(Collected data entries)
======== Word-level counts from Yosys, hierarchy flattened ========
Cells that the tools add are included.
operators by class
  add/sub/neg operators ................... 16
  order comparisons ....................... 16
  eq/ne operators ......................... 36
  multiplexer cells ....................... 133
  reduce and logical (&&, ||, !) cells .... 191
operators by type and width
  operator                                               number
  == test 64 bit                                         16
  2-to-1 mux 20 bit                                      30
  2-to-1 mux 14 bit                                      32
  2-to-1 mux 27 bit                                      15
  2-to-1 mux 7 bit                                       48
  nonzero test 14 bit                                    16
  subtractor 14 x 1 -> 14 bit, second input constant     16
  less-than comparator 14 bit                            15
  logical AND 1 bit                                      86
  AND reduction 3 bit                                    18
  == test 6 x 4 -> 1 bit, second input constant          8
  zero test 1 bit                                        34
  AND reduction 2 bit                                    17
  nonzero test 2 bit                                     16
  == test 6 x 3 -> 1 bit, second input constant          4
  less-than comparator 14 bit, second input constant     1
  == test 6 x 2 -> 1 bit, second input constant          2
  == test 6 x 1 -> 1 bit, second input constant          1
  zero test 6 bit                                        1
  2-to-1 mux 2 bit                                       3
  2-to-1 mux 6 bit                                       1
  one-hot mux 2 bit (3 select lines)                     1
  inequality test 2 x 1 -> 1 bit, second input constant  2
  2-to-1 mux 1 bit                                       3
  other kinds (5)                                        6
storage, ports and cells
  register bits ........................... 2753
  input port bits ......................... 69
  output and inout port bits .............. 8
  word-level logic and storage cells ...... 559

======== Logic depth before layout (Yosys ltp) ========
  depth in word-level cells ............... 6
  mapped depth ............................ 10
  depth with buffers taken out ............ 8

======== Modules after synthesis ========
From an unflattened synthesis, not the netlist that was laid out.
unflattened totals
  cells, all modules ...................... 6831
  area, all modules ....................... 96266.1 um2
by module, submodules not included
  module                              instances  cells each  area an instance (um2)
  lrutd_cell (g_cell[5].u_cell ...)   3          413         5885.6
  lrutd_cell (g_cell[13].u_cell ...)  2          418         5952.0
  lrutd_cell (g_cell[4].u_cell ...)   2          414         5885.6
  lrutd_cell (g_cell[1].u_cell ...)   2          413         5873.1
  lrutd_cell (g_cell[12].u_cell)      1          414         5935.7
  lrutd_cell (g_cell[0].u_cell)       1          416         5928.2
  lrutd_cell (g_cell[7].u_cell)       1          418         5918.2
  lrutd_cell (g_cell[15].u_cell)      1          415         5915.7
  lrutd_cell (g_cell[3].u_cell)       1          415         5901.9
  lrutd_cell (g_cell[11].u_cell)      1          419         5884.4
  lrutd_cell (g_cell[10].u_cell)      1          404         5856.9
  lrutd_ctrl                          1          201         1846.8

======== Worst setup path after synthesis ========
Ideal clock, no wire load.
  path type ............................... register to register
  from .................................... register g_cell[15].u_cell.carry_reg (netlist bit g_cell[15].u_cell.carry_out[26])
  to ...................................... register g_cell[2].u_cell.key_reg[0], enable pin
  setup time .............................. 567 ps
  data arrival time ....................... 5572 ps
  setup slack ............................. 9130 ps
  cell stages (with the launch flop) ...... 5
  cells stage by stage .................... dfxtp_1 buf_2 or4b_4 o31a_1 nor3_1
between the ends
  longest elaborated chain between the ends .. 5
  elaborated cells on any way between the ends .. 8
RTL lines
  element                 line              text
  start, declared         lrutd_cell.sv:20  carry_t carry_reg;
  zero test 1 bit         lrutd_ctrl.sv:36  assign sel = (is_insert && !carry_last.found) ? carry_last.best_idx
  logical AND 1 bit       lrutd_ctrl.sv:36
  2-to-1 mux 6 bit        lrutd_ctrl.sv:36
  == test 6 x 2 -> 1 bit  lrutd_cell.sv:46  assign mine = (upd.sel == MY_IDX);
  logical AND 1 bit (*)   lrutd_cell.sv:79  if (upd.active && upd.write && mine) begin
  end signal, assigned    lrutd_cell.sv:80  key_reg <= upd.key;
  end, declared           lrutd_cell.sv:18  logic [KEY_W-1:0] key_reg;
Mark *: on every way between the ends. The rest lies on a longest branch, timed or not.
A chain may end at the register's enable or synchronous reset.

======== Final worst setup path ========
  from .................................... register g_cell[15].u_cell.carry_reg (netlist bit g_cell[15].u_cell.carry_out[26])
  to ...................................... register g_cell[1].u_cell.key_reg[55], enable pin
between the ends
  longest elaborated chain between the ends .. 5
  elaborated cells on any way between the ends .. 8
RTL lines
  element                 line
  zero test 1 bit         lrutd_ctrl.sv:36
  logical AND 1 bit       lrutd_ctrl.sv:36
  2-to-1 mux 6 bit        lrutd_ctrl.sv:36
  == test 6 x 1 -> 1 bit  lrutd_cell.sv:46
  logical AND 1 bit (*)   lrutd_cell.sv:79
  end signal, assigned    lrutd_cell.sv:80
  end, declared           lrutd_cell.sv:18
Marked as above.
<file path="src/design/assert_macros.svh">
// Assertion shorthands shared by the filter's modules.
`ifndef ASSERT_MACROS_SVH
`define ASSERT_MACROS_SVH

// The property must hold at every rising clock edge outside reset.
`define CSF_ASSERT(lbl, clk, rst, prop) \
   lbl: assert property (@(posedge clk) disable iff (rst) (prop)) \
      else $error("assertion failed");

// The expression must never be true at a rising clock edge outside reset.
`define CSF_ASSERT_NEVER(lbl, clk, rst, expr) \
   lbl: assert property (@(posedge clk) disable iff (rst) !(expr)) \
      else $error("forbidden condition seen");

`endif

</file>
<file path="src/design/csf_pkg.sv">
package csf_pkg;

   localparam logic [1:0] CLS_INVALID = 2'd0;
   localparam logic [1:0] CLS_IMAGE   = 2'd1;
   localparam logic [1:0] CLS_ANIM    = 2'd2;
   localparam logic [1:0] CLS_META    = 2'd3;

   localparam logic [1:0] STATUS_OK      = 2'd0;
   localparam logic [1:0] STATUS_FULL    = 2'd1;
   localparam logic [1:0] STATUS_NOXFORM = 2'd2;
   localparam logic [1:0] STATUS_INVALID = 2'd3;

   localparam logic [1:0] CSR_STRIP_EVERYTHING   = 2'd0;
   localparam logic [1:0] CSR_STRIP_ANIMATION    = 2'd1;
   localparam logic [1:0] CSR_PROTECT_EVERYTHING = 2'd2;

   localparam logic [31:0] TAG_TRNS = 32'h74524E53;
   localparam logic [31:0] TAG_ACTL = 32'h6163544C;
   localparam logic [31:0] TAG_FCTL = 32'h6663544C;
   localparam logic [31:0] TAG_FDAT = 32'h66644154;

   typedef struct packed {
      logic [1:0]  func;
      logic [31:0] tag;
   } req_type;

   typedef struct packed {
      logic       strip_it;
      logic [1:0] status;
   } rsp_type;

   typedef struct packed {
      logic strip_everything;
      logic strip_animation;
      logic protect_everything;
   } cfg_type;

   // One classified item waiting for the set lookup.
   typedef struct packed {
      logic        query;
      logic        to_protect;
      logic [31:0] tag;
      logic [1:0]  cls;
   } entry_type;

   function automatic logic [1:0] classify(input logic [31:0] tag);
      logic       letters;
      logic [7:0] b;
      logic [7:0] first;
      letters = 1'b1;
      for (int k = 0; k < 4; k++) begin
         b = tag[8*k +: 8];
         if (!(b inside {[8'h41:8'h5A], [8'h61:8'h7A]})) begin
            letters = 1'b0;
         end
      end
      first = tag[31:24];
      if (!letters) begin
         return CLS_INVALID;
      end else if ((first inside {[8'h41:8'h5A]}) || tag == TAG_TRNS) begin
         return CLS_IMAGE;
      end else if (tag == TAG_ACTL || tag == TAG_FCTL || tag == TAG_FDAT) begin
         return CLS_ANIM;
      end else begin
         return CLS_META;
      end
   endfunction

endpackage

</file>
<file path="src/design/csf_ram.sv">
module csf_ram
   #(parameter int WIDTH = 32,
     parameter int DEPTH = 32,
     localparam int AW = (DEPTH > 1) ? $clog2(DEPTH) : 1)
   (
   input  logic             clock,
   input  logic             we,
   input  logic [AW-1:0]    waddr,
   input  logic [WIDTH-1:0] wdata,
   input  logic [AW-1:0]    raddr,
   output logic [WIDTH-1:0] rdata
   );

   logic [WIDTH-1:0] mem_ff [DEPTH];
   logic [WIDTH-1:0] rdata_ff;

   always_ff @(posedge clock) begin
      if (we) begin
         mem_ff[waddr] <= wdata;
      end
      rdata_ff <= mem_ff[raddr];
   end

   assign rdata = rdata_ff;

endmodule

</file>
<file path="src/design/csf_front.sv">
module csf_front
   import csf_pkg::*;
   (
   input  logic      start,
   input  req_type   req_data,
   input  logic      q_full,
   output logic      busy,
   output logic      push,
   output entry_type push_entry
   );

   assign busy = q_full;
   assign push = start && !q_full;

   // Bit 1 of func selects a query, so the unused code also queries.
   always_comb begin
      push_entry.query      = req_data.func[1];
      push_entry.to_protect = req_data.func[0];
      push_entry.tag        = req_data.tag;
      push_entry.cls        = classify(req_data.tag);
   end

endmodule

</file>
<file path="src/design/csf_queue.sv">
`include "assert_macros.svh"

module csf_queue
   import csf_pkg::*;
   (
   input  logic      clock,
   input  logic      reset,
   input  logic      push,
   input  entry_type push_entry,
   input  logic      pop,
   output entry_type head,
   output logic      full,
   output logic      empty
   );

   entry_type  slot_ff [2];
   logic       wr_ptr_ff;
   logic       wr_ptr_in;
   logic       rd_ptr_ff;
   logic       rd_ptr_in;
   logic [1:0] count_ff;
   logic [1:0] count_in;

   assign full  = (count_ff == 2'd2);
   assign empty = (count_ff == 2'd0);
   assign head  = slot_ff[rd_ptr_ff];

   always_comb begin
      wr_ptr_in = push ? !wr_ptr_ff : wr_ptr_ff;
      rd_ptr_in = pop ? !rd_ptr_ff : rd_ptr_ff;
      count_in  = count_ff;
      if (push && !pop) begin
         count_in = count_ff + 2'd1;
      end else if (pop && !push) begin
         count_in = count_ff - 2'd1;
      end
   end

   always_ff @(posedge clock) begin
      if (push) begin
         slot_ff[wr_ptr_ff] <= push_entry;
      end
   end

   always_ff @(posedge clock) begin
      if (reset) begin
         wr_ptr_ff <= 1'b0;
         rd_ptr_ff <= 1'b0;
         count_ff  <= 2'd0;
      end else begin
         wr_ptr_ff <= wr_ptr_in;
         rd_ptr_ff <= rd_ptr_in;
         count_ff  <= count_in;
      end
   end

   `CSF_ASSERT_NEVER(a_no_push_when_full, clock, reset, push && full)
   `CSF_ASSERT_NEVER(a_no_pop_when_empty, clock, reset, pop && empty)

endmodule

</file>
<file path="src/design/csf_back.sv">
`include "assert_macros.svh"

module csf_back
   import csf_pkg::*;
   #(parameter int SET_DEPTH = 32,
     localparam int AW = (SET_DEPTH > 1) ? $clog2(SET_DEPTH) : 1,
     localparam int CW = $clog2(SET_DEPTH + 1))
   (
   input  logic      clock,
   input  logic      reset,
   input  cfg_type   cfg,
   input  logic      q_empty,
   input  entry_type q_head,
   output logic      pop,
   output logic      rsp_strobe,
   output rsp_type   rsp_data
   );

   localparam logic [1:0] ST_IDLE = 2'd0;
   localparam logic [1:0] ST_SCAN = 2'd1;
   localparam logic [1:0] ST_DONE = 2'd2;
   localparam logic [CW-1:0] DEPTH_CNT = CW'(SET_DEPTH);

   logic [1:0]    state_ff, state_in;
   entry_type     item_ff, item_in;
   logic [CW-1:0] cnt_ff, cnt_in;
   logic [CW-1:0] rd_idx_ff, rd_idx_in;
   logic          rd_valid_ff, rd_valid_in;
   logic          hit_s_ff, hit_s_in;
   logic          hit_p_ff, hit_p_in;
   logic [CW-1:0] su_ff, su_in;
   logic [CW-1:0] pu_ff, pu_in;
   logic          meta_ff, meta_in;
   logic          rsp_strobe_ff, rsp_strobe_in;
   rsp_type       rsp_ff, rsp_in;

   logic [CW-1:0] limit;
   logic          hit_s_now;
   logic          hit_p_now;
   logic          hit_sel;
   logic [CW-1:0] used_sel;
   logic          s_we;
   logic          p_we;
   logic [31:0]   s_rdata;
   logic [31:0]   p_rdata;

   csf_ram #(.WIDTH(32), .DEPTH(SET_DEPTH)) u_strip_ram (
      .clock (clock),
      .we    (s_we),
      .waddr (su_ff[AW-1:0]),
      .wdata (item_ff.tag),
      .raddr (cnt_ff[AW-1:0]),
      .rdata (s_rdata)
   );

   csf_ram #(.WIDTH(32), .DEPTH(SET_DEPTH)) u_protect_ram (
      .clock (clock),
      .we    (p_we),
      .waddr (pu_ff[AW-1:0]),
      .wdata (item_ff.tag),
      .raddr (cnt_ff[AW-1:0]),
      .rdata (p_rdata)
   );

   // Both sets are scanned together, one entry a cycle, as far as the longer one.
   assign limit = (su_ff > pu_ff) ? su_ff : pu_ff;

   // Read data arrives in the cycle after its address; entries past a set's count
   // are stale and must not match.
   assign hit_s_now = hit_s_ff ||
                      (rd_valid_ff && rd_idx_ff < su_ff && s_rdata == item_ff.tag);
   assign hit_p_now = hit_p_ff ||
                      (rd_valid_ff && rd_idx_ff < pu_ff && p_rdata == item_ff.tag);
   assign hit_sel   = item_ff.to_protect ? hit_p_now : hit_s_now;
   assign used_sel  = item_ff.to_protect ? pu_ff : su_ff;

   always_comb begin
      state_in      = state_ff;
      item_in       = item_ff;
      cnt_in        = cnt_ff;
      rd_idx_in     = rd_idx_ff;
      rd_valid_in   = 1'b0;
      hit_s_in      = hit_s_ff;
      hit_p_in      = hit_p_ff;
      su_in         = su_ff;
      pu_in         = pu_ff;
      meta_in       = meta_ff;
      rsp_strobe_in = 1'b0;
      rsp_in        = rsp_ff;
      pop           = 1'b0;
      s_we          = 1'b0;
      p_we          = 1'b0;
      case (state_ff)
         ST_IDLE: begin
            if (!q_empty) begin
               pop      = 1'b1;
               item_in  = q_head;
               cnt_in   = '0;
               hit_s_in = 1'b0;
               hit_p_in = 1'b0;
               state_in = ST_SCAN;
            end
         end
         ST_SCAN: begin
            hit_s_in = hit_s_now;
            hit_p_in = hit_p_now;
            if (cnt_ff < limit) begin
               rd_valid_in = 1'b1;
               rd_idx_in   = cnt_ff;
               cnt_in      = cnt_ff + CW'(1);
            end else begin
               state_in = ST_DONE;
            end
         end
         ST_DONE: begin
            rsp_strobe_in   = 1'b1;
            rsp_in.strip_it = 1'b0;
            rsp_in.status   = STATUS_OK;
            if (item_ff.cls == CLS_INVALID) begin
               rsp_in.status = STATUS_INVALID;
            end else if (item_ff.query) begin
               case (item_ff.cls)
                  CLS_ANIM: rsp_in.strip_it = cfg.strip_animation;
                  CLS_META: rsp_in.strip_it = (cfg.strip_everything || meta_ff)
                                              && !cfg.protect_everything
                                              && (cfg.strip_everything || hit_s_now)
                                              && !hit_p_now;
                  default:  rsp_in.strip_it = 1'b0;
               endcase
            end else begin
               // A metadata tag named for stripping arms the flag even when
               // the set is full or already holds it.
               if (!item_ff.to_protect && item_ff.cls == CLS_META) begin
                  meta_in = 1'b1;
               end
               rsp_in.status = (item_ff.cls == CLS_META) ? STATUS_OK : STATUS_NOXFORM;
               if (!hit_sel) begin
                  if (used_sel == DEPTH_CNT) begin
                     rsp_in.status = STATUS_FULL;
                  end else if (item_ff.to_protect) begin
                     p_we  = 1'b1;
                     pu_in = pu_ff + CW'(1);
                  end else begin
                     s_we  = 1'b1;
                     su_in = su_ff + CW'(1);
                  end
               end
            end
            state_in = ST_IDLE;
         end
         default: begin
            state_in = ST_IDLE;
         end
      endcase
   end

   always_ff @(posedge clock) begin
      item_ff   <= item_in;
      cnt_ff    <= cnt_in;
      rd_idx_ff <= rd_idx_in;
      hit_s_ff  <= hit_s_in;
      hit_p_ff  <= hit_p_in;
      rsp_ff    <= rsp_in;
   end

   always_ff @(posedge clock) begin
      if (reset) begin
         state_ff      <= ST_IDLE;
         rd_valid_ff   <= 1'b0;
         su_ff         <= '0;
         pu_ff         <= '0;
         meta_ff       <= 1'b0;
         rsp_strobe_ff <= 1'b0;
      end else begin
         state_ff      <= state_in;
         rd_valid_ff   <= rd_valid_in;
         su_ff         <= su_in;
         pu_ff         <= pu_in;
         meta_ff       <= meta_in;
         rsp_strobe_ff <= rsp_strobe_in;
      end
   end

   assign rsp_strobe = rsp_strobe_ff;
   assign rsp_data   = rsp_ff;

   `CSF_ASSERT(a_counts_in_range, clock, reset, su_ff <= DEPTH_CNT && pu_ff <= DEPTH_CNT)
   `CSF_ASSERT(a_strobe_single, clock, reset, rsp_strobe_ff |=> !rsp_strobe_ff)
   `CSF_ASSERT(a_full_only_when_full, clock, reset,
      (rsp_strobe_ff && rsp_ff.status == STATUS_FULL) |-> (used_sel == DEPTH_CNT))

endmodule

</file>
<file path="src/design/chunk_strip_filter_unit.sv">
// Chunk tag strip/protect filter. An item is taken when start is high and busy
// is low; its result appears on rsp_data for exactly one cycle with rsp_strobe,
// and the receiver cannot stall it. The lookup unit takes one item at a time:
// it pops the item from the queue, scans both tag sets, which sit in RAMs with
// one read port each, together one entry per cycle as far as the longer set,
// and then forms the result. A two-entry queue after the classifier lets
// two more items be taken while one is being looked up; busy is high while it
// is full. Configuration registers are written through the csr port, which is
// always ready, and should only be changed while no item is in flight.
module chunk_strip_filter_unit
   import csf_pkg::*;
   #(parameter int SET_DEPTH = 32)
   (
   input  logic       clock,
   input  logic       reset,
   input  logic       start,
   output logic       busy,
   input  req_type    req_data,
   output logic       rsp_strobe,
   output rsp_type    rsp_data,
   input  logic       csr_valid,
   output logic       csr_ready,
   input  logic [1:0] csr_index,
   input  logic       csr_wdata
   );

   cfg_type   cfg_ff;
   cfg_type   cfg_in;
   logic      q_full;
   logic      q_empty;
   logic      push;
   logic      pop;
   entry_type push_entry;
   entry_type q_head;

   assign csr_ready = 1'b1;

   always_comb begin
      cfg_in = cfg_ff;
      if (csr_valid && csr_ready) begin
         case (csr_index)
            CSR_STRIP_EVERYTHING:   cfg_in.strip_everything   = csr_wdata;
            CSR_STRIP_ANIMATION:    cfg_in.strip_animation    = csr_wdata;
            CSR_PROTECT_EVERYTHING: cfg_in.protect_everything = csr_wdata;
            default: ;
         endcase
      end
   end

   always_ff @(posedge clock) begin
      if (reset) begin
         cfg_ff <= '0;
      end else begin
         cfg_ff <= cfg_in;
      end
   end

   csf_front u_front (
      .start      (start),
      .req_data   (req_data),
      .q_full     (q_full),
      .busy       (busy),
      .push       (push),
      .push_entry (push_entry)
   );

   csf_queue u_queue (
      .clock      (clock),
      .reset      (reset),
      .push       (push),
      .push_entry (push_entry),
      .pop        (pop),
      .head       (q_head),
      .full       (q_full),
      .empty      (q_empty)
   );

   csf_back #(.SET_DEPTH(SET_DEPTH)) u_back (
      .clock      (clock),
      .reset      (reset),
      .cfg        (cfg_ff),
      .q_empty    (q_empty),
      .q_head     (q_head),
      .pop        (pop),
      .rsp_strobe (rsp_strobe),
      .rsp_data   (rsp_data)
   );

endmodule

</file>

▶ **EXERCISE REQUIREMENTS**
Keeping every character as it is, restate the lines above that run from the line with "operators by class" through the line with "input port bits", both included, and nothing else.

▶ **ANSWER AREA**
operators by class
  add/sub/neg operators ................... 16
  order comparisons ....................... 16
  eq/ne operators ......................... 36
  multiplexer cells ....................... 133
  reduce and logical (&&, ||, !) cells .... 191
operators by type and width
  operator                                               number
  == test 64 bit                                         16
  2-to-1 mux 20 bit                                      30
  2-to-1 mux 14 bit                                      32
  2-to-1 mux 27 bit                                      15
  2-to-1 mux 7 bit                                       48
  nonzero test 14 bit                                    16
  subtractor 14 x 1 -> 14 bit, second input constant     16
  less-than comparator 14 bit                            15
  logical AND 1 bit                                      86
  AND reduction 3 bit                                    18
  == test 6 x 4 -> 1 bit, second input constant          8
  zero test 1 bit                                        34
  AND reduction 2 bit                                    17
  nonzero test 2 bit                                     16
  == test 6 x 3 -> 1 bit, second input constant          4
  less-than comparator 14 bit, second input constant     1
  == test 6 x 2 -> 1 bit, second input constant          2
  == test 6 x 1 -> 1 bit, second input constant          1
  zero test 6 bit                                        1
  2-to-1 mux 2 bit                                       3
  2-to-1 mux 6 bit                                       1
  one-hot mux 2 bit (3 select lines)                     1
  inequality test 2 x 1 -> 1 bit, second input constant  2
  2-to-1 mux 1 bit                                       3
  other kinds (5)                                        6
storage, ports and cells
  register bits ........................... 2753
  input port bits ......................... 69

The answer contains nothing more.